The limitions implicit in having the script specify the proxy to use via the Nn flag, combined with what I consider to be the most stupid/horrible missing bit of functionality in SER (that of not being able to pass variables to functions/modules*), and you are greatly limited in what smart things you can do to scale SER+rtpproxy, if you do it via the ser.cfg file.
*I note OpenSER supposedly allows you to pass variables to functions (at least reading their lexical scanner seems to have added the rules to allow this, but I don't know if it actually works or not. I would certainly use it for a large number of other things if it was available.)
So choice One limits your ability to scale, and choice Two potentially means a horribly complex ser.cfg file. Fortunately, there is choice Three.

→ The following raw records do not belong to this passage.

===== src/rtl/multicycle_ctrl_pkg.sv =====
// Shared encodings for the multicycle MIPS-subset control FSM: opcodes,
// state encoding, datapath select codes and the per-state control vector.
package multicycle_ctrl_pkg;

    localparam logic [5:0] OP_RTYPE = 6'b000000;
    localparam logic [5:0] OP_LW    = 6'b100011;
    localparam logic [5:0] OP_SW    = 6'b101011;
    localparam logic [5:0] OP_BEQ   = 6'b000100;
    localparam logic [5:0] OP_ADDI  = 6'b001000;
    localparam logic [5:0] OP_J     = 6'b000010;

    localparam logic [1:0] ALUOP_ADD   = 2'b00;
    localparam logic [1:0] ALUOP_SUB   = 2'b01;
    localparam logic [1:0] ALUOP_FUNCT = 2'b10;

    localparam logic [1:0] SRCB_REGB  = 2'b00;
    localparam logic [1:0] SRCB_FOUR  = 2'b01;
    localparam logic [1:0] SRCB_IMM   = 2'b10;
    localparam logic [1:0] SRCB_IMMSH = 2'b11;

    localparam logic [1:0] PCSRC_ALU    = 2'b00;
    localparam logic [1:0] PCSRC_ALUOUT = 2'b01;
    localparam logic [1:0] PCSRC_JUMP   = 2'b10;

    typedef enum logic [3:0] {
        S_FETCH   = 4'd0,
        S_DECODE  = 4'd1,
        S_MEMADR  = 4'd2,
        S_MEMRD   = 4'd3,
        S_MEMWB   = 4'd4,
        S_MEMWR   = 4'd5,
        S_EXECUTE = 4'd6,
        S_ALUWB   = 4'd7,
        S_BRANCH  = 4'd8,
        S_ADDIEX  = 4'd9,
        S_ADDIWB  = 4'd10,
        S_JUMP    = 4'd11
    } state_t;

    // fetch marks the state whose IR/PC writes are qualified by mem_ready
    typedef struct packed {
        logic       mem_req;
        logic       memwrite;
        logic       iord;
        logic       fetch;
        logic       pcwrite;
        logic       branch;
        logic       regwrite;
        logic       regdst;
        logic       memtoreg;
        logic       alusrca;
        logic [1:0] alusrcb;
        logic [1:0] aluop;
        logic [1:0] pcsrc;
    } ctrl_t;

    function automatic logic op_legal(input logic [5:0] opc);
        logic legal;
        case (opc)
            OP_RTYPE, OP_LW, OP_SW, OP_BEQ, OP_ADDI, OP_J: legal = 1'b1;
            default:                                        legal = 1'b0;
        endcase
        return legal;
    endfunction

endpackage


===== src/rtl/mc_state_dec.sv =====
// Combinational decoder from the FSM state to the datapath control vector.
// Unlisted signals stay 0; unreachable encodings decode to all zeros.
module mc_state_dec
    import multicycle_ctrl_pkg::*;
(
    input  state_t state,
    output ctrl_t  ctrl
);

    // Per-state Moore control decode
    always_comb begin
        ctrl = '0;
        case (state)
            S_FETCH: begin
                ctrl.mem_req = 1'b1;
                ctrl.fetch   = 1'b1;
                ctrl.alusrcb = SRCB_FOUR;
                ctrl.aluop   = ALUOP_ADD;
                ctrl.pcsrc   = PCSRC_ALU;
            end
            S_DECODE: begin
                ctrl.alusrcb = SRCB_IMMSH;
                ctrl.aluop   = ALUOP_ADD;
            end
            S_MEMADR: begin
                ctrl.alusrca = 1'b1;
                ctrl.alusrcb = SRCB_IMM;
                ctrl.aluop   = ALUOP_ADD;
            end
            S_MEMRD: begin
                ctrl.mem_req = 1'b1;
                ctrl.iord    = 1'b1;
            end
            S_MEMWB: begin
                ctrl.regwrite = 1'b1;
                ctrl.memtoreg = 1'b1;
            end
            S_MEMWR: begin
                ctrl.mem_req  = 1'b1;
                ctrl.memwrite = 1'b1;
                ctrl.iord     = 1'b1;
            end
            S_EXECUTE: begin
                ctrl.alusrca = 1'b1;
                ctrl.alusrcb = SRCB_REGB;
                ctrl.aluop   = ALUOP_FUNCT;
            end
            S_ALUWB: begin
                ctrl.regwrite = 1'b1;
                ctrl.regdst   = 1'b1;
            end
            S_BRANCH: begin
                ctrl.alusrca = 1'b1;
                ctrl.alusrcb = SRCB_REGB;
                ctrl.aluop   = ALUOP_SUB;
                ctrl.pcsrc   = PCSRC_ALUOUT;
                ctrl.branch  = 1'b1;
            end
            S_ADDIEX: begin
                ctrl.alusrca = 1'b1;
                ctrl.alusrcb = SRCB_IMM;
                ctrl.aluop   = ALUOP_ADD;
            end
            S_ADDIWB: begin
                ctrl.regwrite = 1'b1;
            end
            S_JUMP: begin
                ctrl.pcsrc   = PCSRC_JUMP;
                ctrl.pcwrite = 1'b1;
            end
            default: begin
                ctrl = '0;
            end
        endcase
    end

endmodule


===== src/rtl/multicycle_ctrl.sv =====
// Multicycle control FSM: state register, next-state sequencing with memory
// stalls, and input-qualified IR/PC/illegal strobes on top of the state decode.
module multicycle_ctrl
    import multicycle_ctrl_pkg::*;
#(
    parameter int OPW    = 6,
    parameter int ALUOPW = 2
) (
    input  logic              clk,
    input  logic              reset,
    input  logic [OPW-1:0]    op,
    input  logic              zero,
    input  logic              mem_ready,
    output logic              mem_req,
    output logic              memwrite,
    output logic              iord,
    output logic              irwrite,
    output logic              pcen,
    output logic              regwrite,
    output logic              regdst,
    output logic              memtoreg,
    output logic              alusrca,
    output logic [1:0]        alusrcb,
    output logic [ALUOPW-1:0] aluop,
    output logic [1:0]        pcsrc,
    output logic              illegal
);

    state_t     state_r;
    state_t     next_state_s;
    ctrl_t      ctrl_s;
    logic [5:0] opcode_s;

    assign opcode_s = 6'(op);

    mc_state_dec u_dec (
        .state (state_r),
        .ctrl  (ctrl_s)
    );

    // State register
    always_ff @(posedge clk) begin
        if (reset) begin
            state_r <= S_FETCH;
        end else begin
            state_r <= next_state_s;
        end
    end

    // Next-state sequencing; memory states hold until mem_ready
    always_comb begin
        next_state_s = S_FETCH;
        case (state_r)
            S_FETCH: begin
                if (mem_ready) next_state_s = S_DECODE;
                else           next_state_s = S_FETCH;
            end
            S_DECODE: begin
                case (opcode_s)
                    OP_LW, OP_SW: next_state_s = S_MEMADR;
                    OP_RTYPE:     next_state_s = S_EXECUTE;
                    OP_BEQ:       next_state_s = S_BRANCH;
                    OP_ADDI:      next_state_s = S_ADDIEX;
                    OP_J:         next_state_s = S_JUMP;
                    default:      next_state_s = S_FETCH;
                endcase
            end
            S_MEMADR: begin
                if (opcode_s == OP_SW) next_state_s = S_MEMWR;
                else                   next_state_s = S_MEMRD;
            end
            S_MEMRD: begin
                if (mem_ready) next_state_s = S_MEMWB;
                else           next_state_s = S_MEMRD;
            end
            S_MEMWR: begin
                if (mem_ready) next_state_s = S_FETCH;
                else           next_state_s = S_MEMWR;
            end
            S_EXECUTE: next_state_s = S_ALUWB;
            S_ADDIEX:  next_state_s = S_ADDIWB;
            S_MEMWB, S_ALUWB, S_BRANCH, S_ADDIWB, S_JUMP: next_state_s = S_FETCH;
            default:   next_state_s = S_FETCH;
        endcase
    end

    // Output drive: reset blanks everything, else decode plus gated strobes
    always_comb begin
        if (reset) begin
            mem_req  = 1'b0;
            memwrite = 1'b0;
            iord     = 1'b0;
            irwrite  = 1'b0;
            pcen     = 1'b0;
            regwrite = 1'b0;
            regdst   = 1'b0;
            memtoreg = 1'b0;
            alusrca  = 1'b0;
            alusrcb  = 2'b00;
            aluop    = '0;
            pcsrc    = 2'b00;
            illegal  = 1'b0;
        end else begin
            mem_req  = ctrl_s.mem_req;
            memwrite = ctrl_s.memwrite;
            iord     = ctrl_s.iord;
            irwrite  = ctrl_s.fetch & mem_ready;
            pcen     = ctrl_s.pcwrite | (ctrl_s.fetch & mem_ready) | (ctrl_s.branch & zero);
            regwrite = ctrl_s.regwrite;
            regdst   = ctrl_s.regdst;
            memtoreg = ctrl_s.memtoreg;
            alusrca  = ctrl_s.alusrca;
            alusrcb  = ctrl_s.alusrcb;
            aluop    = ALUOPW'(ctrl_s.aluop);
            pcsrc    = ctrl_s.pcsrc;
            illegal  = (state_r == S_DECODE) & ~op_legal(opcode_s);
        end
    end

endmodule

Three, SER quietly (and possibly inadvertantly) takes care of this issue by using the Call-ID as the variable value that is used to select the rtpproxy. The Call-ID string is ground-up in a hashing algorithm (see select_rtpp_node() in modules/nathelper/nathelper.c) and a value between 0 and N comes out of that, and that combined with the total number of weight possibilities selected at start time, skipping any disabled proxies (presumably because they became unresponsive in the past) dictates which rtpproxy that call will be sent to. So the distribution is not at all random nor does it do a traditional ascending/descending orderly assignment to rtpproxy instances like one might find in circuit assignments in TDM or CAS trunk groups, and what I thought the behavior would be when I first read what little documentation there was on how the weighting system worked. The even distribution of the calls across the instances of rtpproxy that have even weighting values still depends on how good the hashing algorithm is, and having a good mix of incoming Call-IDs. In practice, it will usually be somewhat off-balance, favoring one proxy over others at any given time. Just make sure you have enough CPU capacity so that any rtpproxy instance has room to a little hot. If you are using an OS that allows you to lock processes to specific CPUs, don't use that feature on rtpproxy, unless you are giving each rtpproxy 100% of its own CPU.

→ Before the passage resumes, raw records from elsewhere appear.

`src/rtl/ins_mem_reg_adder.sv`:
```
`default_nettype none
// ============================================================================
// Module   : ins_mem_reg_adder
// Brief    : Parallel-load instruction memory + operand register feeding a
//            grouped carry-lookahead adder (operand-fetch / add stage).
// Revision : 1.0 - initial release
// ============================================================================
module ins_mem_reg_adder #(
    parameter int WIDTH = 32,
    parameter int DEPTH = 32
) (
    input  logic                     clk,
    input  logic                     reset,
    input  logic [WIDTH*DEPTH-1:0]   r_insMem,
    input  logic                     l_insMem,
    input  logic                     e_insMem,
    input  logic [31:0]              address_insMem,
    output logic [WIDTH-1:0]         q_insMem,
    input  logic [WIDTH-1:0]         r_reg,
    input  logic                     l_reg,
    input  logic                     e_reg,
    input  logic                     w_reg,
    output logic [WIDTH-1:0]         q_reg,
    input  logic                     carryin,
    output logic [WIDTH-1:0]         sum,
    output logic                     carryout,
    output logic                     overflow
);

    localparam int c_AW     = $clog2(DEPTH);
    localparam int c_GROUPS = WIDTH / 4;

    logic [WIDTH*DEPTH-1:0] r_mem_q;
    logic [WIDTH*DEPTH-1:0] w_mem_d;
    logic [WIDTH-1:0]       r_reg_q;
    logic [WIDTH-1:0]       w_reg_d;

    logic [c_AW-1:0]        w_idx;
    logic                   w_addr_unused;

    logic [WIDTH-1:0]       w_p;
    logic [WIDTH-1:0]       w_g;
    logic [WIDTH:0]         w_c;

    // Upper address bits are ignored so reads wrap modulo DEPTH.
    assign w_idx         = address_insMem[c_AW-1:0];
    assign w_addr_unused = ^address_insMem[31:c_AW];
    assign q_insMem      = r_mem_q[w_idx*WIDTH +: WIDTH];
    assign q_reg         = r_reg_q;

    always_comb begin
        w_mem_d = r_mem_q;
        if (e_insMem && l_insMem) begin
            w_mem_d = r_insMem;
        end
    end

    // Load has priority over write-back; write-back captures the pre-edge sum.
    always_comb begin
        w_reg_d = r_reg_q;
        if (e_reg) begin
            if (l_reg) begin
                w_reg_d = r_reg;
            end else if (w_reg) begin
                w_reg_d = sum;
            end
        end
    end

    always_ff @(posedge clk) begin
        if (reset) begin
            r_mem_q <= '0;
            r_reg_q <= '0;
        end else begin
            r_mem_q <= w_mem_d;
            r_reg_q <= w_reg_d;
        end
    end

    assign w_p    = q_insMem ^ r_reg_q;
    assign w_g    = q_insMem & r_reg_q;
    assign w_c[0] = carryin;

    // Each 4-bit group resolves its internal carries in lookahead form;
    // group carry-outs ripple into the next group.
    generate
        for (genvar gi = 0; gi < c_GROUPS; gi++) begin : g_cla
            localparam int B = gi * 4;
            assign w_c[B+1] = w_g[B]   | (w_p[B]   & w_c[B]);
            assign w_c[B+2] = w_g[B+1] | (w_p[B+1] & w_g[B])
                            | (w_p[B+1] & w_p[B]   & w_c[B]);
            assign w_c[B+3] = w_g[B+2] | (w_p[B+2] & w_g[B+1])
                            | (w_p[B+2] & w_p[B+1] & w_g[B])
                            | (w_p[B+2] & w_p[B+1] & w_p[B] & w_c[B]);
            assign w_c[B+4] = w_g[B+3] | (w_p[B+3] & w_g[B+2])
                            | (w_p[B+3] & w_p[B+2] & w_g[B+1])
                            | (w_p[B+3] & w_p[B+2] & w_p[B+1] & w_g[B])
                            | (w_p[B+3] & w_p[B+2] & w_p[B+1] & w_p[B] & w_c[B]);
        end
    endgenerate

    assign sum      = w_p ^ w_c[WIDTH-1:0];
    assign carryout = w_c[WIDTH];
    assign overflow = w_c[WIDTH] ^ w_c[WIDTH-1];

endmodule
`default_nettype wire

```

So, this means that each time force or unforce rtpproxy calls, this same hash gets performed on the same Call-ID for a given call, and except for rare cases where a proxy has failed, you will end up sending the force/unforce for a given Call-ID to the same rtpproxy instance every time. At least, this is how I read the source code.
I'll point out that if the initial selection of rtpproxy from the first force_rtp_proxy() of a given call session had simply been recorded as an integer somewhere with the other trivia that is maintained for the duration of a given call session, nathelper wouldn't have to burn cycles and time recomputing the hash as many as additional three times for the typical call (two more force_rtp_proxy() calls for 183 and 200 responses, then an unforce_rtp_proxy() to tear things down), but that's the limited behavior that exists in there today.